A basic way to generate a null model is to shuffle the edges of the graph (positive and negative with equal rate):
By feeding the null matrix R in all the functions that were used to analyze the original matrix many times we can obtain a null distribution of the Q values and compute the corresponding p-values and z-score.
Many null hypothesis scenarios can be valid for various cases, each one of them aiming at exploiting specific idiosyncrasies of the data and/or the similarity metric used. Therefore it is advisable to construct null models that control for specific aspects of the data analysis. For instance, in the case of a NxM multidimensional dataset, we can permute the dimensions of each data point N and subsequently compute the similarity matrix. This creates a “null” relation that exists among two data points in the M dimensional space. Obtaining null matrices from such a procedure again leads to the estimation of the null distribution of the Q values and allowing the computation of the corresponding p-values and z-score.
Canonical Discriminant Analysis
Given a partitioning of N datapoints of a NxM multivariate dataset into K groups, e.g. by using the aforementioned module detection algorithm, it is instructive to unveil the most prominent dimensions contributing to the “separability” of the groups. One way to answer such a question is through the use of Canonical Discriminant Analysis (CDA). CDA is similar to Principal Component Analysis but instead of seeking to explain most of the variance between the datapoints, it focuses on between groups variance (see e.g.
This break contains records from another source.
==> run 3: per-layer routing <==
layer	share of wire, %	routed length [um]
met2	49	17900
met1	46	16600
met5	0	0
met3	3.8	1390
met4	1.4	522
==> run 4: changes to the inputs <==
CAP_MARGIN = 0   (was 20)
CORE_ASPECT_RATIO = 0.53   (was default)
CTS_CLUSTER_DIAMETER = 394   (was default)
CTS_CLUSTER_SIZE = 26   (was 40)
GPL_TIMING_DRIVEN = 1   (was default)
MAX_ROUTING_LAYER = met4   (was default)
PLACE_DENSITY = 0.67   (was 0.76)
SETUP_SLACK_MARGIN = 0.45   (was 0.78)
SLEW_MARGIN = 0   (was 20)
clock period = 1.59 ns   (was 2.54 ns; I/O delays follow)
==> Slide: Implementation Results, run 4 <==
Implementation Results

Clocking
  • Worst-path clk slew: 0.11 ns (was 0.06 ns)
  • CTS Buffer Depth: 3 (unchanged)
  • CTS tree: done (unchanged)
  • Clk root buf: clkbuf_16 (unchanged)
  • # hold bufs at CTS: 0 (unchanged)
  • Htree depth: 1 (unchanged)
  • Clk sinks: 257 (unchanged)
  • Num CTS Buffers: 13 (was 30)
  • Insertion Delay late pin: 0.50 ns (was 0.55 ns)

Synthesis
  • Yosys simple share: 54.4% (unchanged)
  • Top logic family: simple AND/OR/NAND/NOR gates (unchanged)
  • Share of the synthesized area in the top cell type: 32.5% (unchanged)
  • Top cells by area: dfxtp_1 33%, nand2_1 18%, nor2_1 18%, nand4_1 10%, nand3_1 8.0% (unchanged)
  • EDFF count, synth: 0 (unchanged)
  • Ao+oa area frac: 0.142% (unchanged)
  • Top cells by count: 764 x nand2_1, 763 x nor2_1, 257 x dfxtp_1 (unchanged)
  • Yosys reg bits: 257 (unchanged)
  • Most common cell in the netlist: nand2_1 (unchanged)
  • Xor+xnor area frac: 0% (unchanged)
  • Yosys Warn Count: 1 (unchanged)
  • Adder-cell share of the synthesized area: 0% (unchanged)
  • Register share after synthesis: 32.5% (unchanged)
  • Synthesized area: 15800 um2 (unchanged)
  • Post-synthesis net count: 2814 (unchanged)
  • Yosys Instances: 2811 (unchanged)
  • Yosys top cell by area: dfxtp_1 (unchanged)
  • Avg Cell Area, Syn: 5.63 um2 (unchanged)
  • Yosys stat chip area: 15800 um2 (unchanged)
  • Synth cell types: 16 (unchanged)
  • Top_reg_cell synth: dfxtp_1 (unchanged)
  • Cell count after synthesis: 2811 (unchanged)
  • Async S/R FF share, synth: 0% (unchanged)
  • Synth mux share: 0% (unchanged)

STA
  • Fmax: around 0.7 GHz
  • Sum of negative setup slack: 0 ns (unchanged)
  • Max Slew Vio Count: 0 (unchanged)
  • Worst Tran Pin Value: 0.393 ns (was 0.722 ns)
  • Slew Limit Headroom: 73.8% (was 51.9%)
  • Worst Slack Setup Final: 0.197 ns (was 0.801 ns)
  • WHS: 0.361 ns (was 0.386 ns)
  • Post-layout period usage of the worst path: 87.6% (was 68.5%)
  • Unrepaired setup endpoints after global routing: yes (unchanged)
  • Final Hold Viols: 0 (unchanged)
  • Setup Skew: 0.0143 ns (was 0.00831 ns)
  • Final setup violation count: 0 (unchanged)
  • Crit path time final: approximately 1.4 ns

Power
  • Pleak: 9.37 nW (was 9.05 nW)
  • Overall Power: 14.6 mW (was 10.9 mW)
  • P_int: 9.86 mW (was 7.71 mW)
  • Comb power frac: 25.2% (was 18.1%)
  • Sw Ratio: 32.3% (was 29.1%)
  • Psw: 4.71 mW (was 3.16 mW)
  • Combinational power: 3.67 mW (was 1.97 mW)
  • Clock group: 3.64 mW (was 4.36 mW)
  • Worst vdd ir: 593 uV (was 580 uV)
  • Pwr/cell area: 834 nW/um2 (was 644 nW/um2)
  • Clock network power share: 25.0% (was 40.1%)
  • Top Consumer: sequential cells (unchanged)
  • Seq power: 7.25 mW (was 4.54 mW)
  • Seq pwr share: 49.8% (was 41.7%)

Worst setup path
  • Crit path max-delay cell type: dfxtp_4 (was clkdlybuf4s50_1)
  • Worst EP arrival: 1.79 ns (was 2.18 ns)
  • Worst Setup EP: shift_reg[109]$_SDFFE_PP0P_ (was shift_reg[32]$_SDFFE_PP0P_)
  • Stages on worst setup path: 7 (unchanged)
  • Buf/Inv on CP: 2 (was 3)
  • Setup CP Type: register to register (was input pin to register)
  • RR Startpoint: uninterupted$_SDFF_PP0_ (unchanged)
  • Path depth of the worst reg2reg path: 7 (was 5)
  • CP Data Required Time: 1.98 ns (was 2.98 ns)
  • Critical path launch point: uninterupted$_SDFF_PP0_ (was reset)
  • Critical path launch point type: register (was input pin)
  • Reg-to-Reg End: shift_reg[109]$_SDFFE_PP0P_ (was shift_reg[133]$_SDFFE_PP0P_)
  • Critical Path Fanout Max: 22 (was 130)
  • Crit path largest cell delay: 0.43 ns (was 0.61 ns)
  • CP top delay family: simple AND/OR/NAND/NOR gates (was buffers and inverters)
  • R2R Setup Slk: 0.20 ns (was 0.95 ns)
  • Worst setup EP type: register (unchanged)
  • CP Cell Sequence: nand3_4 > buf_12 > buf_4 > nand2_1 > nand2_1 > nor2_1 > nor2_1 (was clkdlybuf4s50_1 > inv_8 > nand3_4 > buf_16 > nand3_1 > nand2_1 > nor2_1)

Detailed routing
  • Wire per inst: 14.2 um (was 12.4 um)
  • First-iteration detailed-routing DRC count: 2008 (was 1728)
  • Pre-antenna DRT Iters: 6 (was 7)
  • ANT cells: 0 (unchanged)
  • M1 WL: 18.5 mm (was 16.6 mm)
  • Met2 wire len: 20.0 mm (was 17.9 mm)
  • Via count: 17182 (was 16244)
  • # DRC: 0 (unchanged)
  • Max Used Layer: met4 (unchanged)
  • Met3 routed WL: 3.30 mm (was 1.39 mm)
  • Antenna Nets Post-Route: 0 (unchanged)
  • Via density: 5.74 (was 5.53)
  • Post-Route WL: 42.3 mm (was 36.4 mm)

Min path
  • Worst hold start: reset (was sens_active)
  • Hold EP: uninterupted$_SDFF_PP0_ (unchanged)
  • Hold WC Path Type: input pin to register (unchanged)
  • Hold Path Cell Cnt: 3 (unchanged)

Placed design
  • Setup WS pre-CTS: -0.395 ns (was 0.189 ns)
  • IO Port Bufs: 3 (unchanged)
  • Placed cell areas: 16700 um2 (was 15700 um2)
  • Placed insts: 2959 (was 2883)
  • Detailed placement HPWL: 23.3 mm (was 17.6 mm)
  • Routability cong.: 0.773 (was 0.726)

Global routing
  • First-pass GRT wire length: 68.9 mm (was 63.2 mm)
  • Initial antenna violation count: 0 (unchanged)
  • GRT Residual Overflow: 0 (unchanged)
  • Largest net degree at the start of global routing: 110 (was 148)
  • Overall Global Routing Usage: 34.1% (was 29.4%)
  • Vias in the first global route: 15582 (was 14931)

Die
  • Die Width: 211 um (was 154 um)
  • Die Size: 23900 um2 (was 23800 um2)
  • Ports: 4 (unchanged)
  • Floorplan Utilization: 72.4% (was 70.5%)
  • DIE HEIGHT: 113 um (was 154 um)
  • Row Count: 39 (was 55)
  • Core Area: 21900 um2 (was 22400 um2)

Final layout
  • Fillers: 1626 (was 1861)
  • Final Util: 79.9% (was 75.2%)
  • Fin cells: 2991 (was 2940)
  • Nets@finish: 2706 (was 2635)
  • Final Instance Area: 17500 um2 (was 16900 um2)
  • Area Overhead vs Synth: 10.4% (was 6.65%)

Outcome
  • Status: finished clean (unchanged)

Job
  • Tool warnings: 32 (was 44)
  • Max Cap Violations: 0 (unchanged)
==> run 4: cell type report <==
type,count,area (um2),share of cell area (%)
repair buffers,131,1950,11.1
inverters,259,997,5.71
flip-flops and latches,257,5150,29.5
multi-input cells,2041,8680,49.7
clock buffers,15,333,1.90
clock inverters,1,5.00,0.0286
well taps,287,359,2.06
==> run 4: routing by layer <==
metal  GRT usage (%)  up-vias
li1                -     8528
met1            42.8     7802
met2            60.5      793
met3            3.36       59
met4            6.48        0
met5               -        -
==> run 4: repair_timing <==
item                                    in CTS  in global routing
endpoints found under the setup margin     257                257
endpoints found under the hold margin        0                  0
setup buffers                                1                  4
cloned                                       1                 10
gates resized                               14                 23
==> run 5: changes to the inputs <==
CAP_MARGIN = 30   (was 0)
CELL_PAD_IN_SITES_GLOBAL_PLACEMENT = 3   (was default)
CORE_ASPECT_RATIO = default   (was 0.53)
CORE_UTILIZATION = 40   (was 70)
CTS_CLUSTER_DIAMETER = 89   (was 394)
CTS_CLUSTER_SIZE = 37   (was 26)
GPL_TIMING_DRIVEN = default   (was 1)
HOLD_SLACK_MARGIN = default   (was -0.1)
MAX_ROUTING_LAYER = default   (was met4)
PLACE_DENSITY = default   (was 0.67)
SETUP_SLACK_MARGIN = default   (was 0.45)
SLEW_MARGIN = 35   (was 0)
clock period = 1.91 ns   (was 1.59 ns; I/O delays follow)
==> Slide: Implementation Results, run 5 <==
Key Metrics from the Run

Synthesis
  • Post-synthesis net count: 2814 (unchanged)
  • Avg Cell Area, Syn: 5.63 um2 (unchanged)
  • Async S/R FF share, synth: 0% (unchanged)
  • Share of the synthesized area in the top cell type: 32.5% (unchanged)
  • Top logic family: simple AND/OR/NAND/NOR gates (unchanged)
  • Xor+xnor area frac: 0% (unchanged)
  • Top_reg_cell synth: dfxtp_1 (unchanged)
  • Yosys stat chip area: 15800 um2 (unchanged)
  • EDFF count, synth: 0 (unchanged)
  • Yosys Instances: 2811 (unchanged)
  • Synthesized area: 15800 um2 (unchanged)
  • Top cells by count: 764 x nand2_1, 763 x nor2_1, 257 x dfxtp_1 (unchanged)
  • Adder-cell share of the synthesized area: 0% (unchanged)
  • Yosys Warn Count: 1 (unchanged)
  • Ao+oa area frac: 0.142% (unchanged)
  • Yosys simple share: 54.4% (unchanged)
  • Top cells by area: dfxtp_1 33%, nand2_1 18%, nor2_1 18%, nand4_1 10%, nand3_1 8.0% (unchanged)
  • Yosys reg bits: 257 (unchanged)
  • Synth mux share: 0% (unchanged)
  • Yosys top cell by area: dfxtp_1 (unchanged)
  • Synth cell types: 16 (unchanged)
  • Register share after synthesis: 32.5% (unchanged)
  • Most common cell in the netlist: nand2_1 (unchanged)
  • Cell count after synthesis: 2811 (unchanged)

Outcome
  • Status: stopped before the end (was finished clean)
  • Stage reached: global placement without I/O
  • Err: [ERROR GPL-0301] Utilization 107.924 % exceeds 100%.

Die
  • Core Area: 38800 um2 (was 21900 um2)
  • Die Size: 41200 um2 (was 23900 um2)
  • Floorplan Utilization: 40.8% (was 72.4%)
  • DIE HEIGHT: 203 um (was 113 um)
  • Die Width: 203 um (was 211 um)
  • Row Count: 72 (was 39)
Legendre and Legendre, 1998 for more details). We can perform CDA with the following function:
>> [result]= f_cda(D,Ci_Consensus,2,1000,1,0) ;
Note that the struct “result” contains also many useful statistics such as Wilks’ lambda and trace stats and also their respective p-values.
The above figure projects the M dimensional data in the 2D space spanned by the first canonical axis. Note that since we only have 3 groups the 2 canonical axis explain in total 100% of the variance. Note the good separability of the groups and the prominent role of the dimensions/features Sustain Choice and ITI and evaluate for the separability of the 3 groups. In the aforementioned example (grouping of neurons based on their functional temporal profile across 7 dimensions:’Offer’,’Shift’,’Attention’,’Rotation’,’Choice’,’Reward’,’ITI’) we have 7 dimensions but other datasets of course can have an, in theory, arbitrary number M of dimensions/features.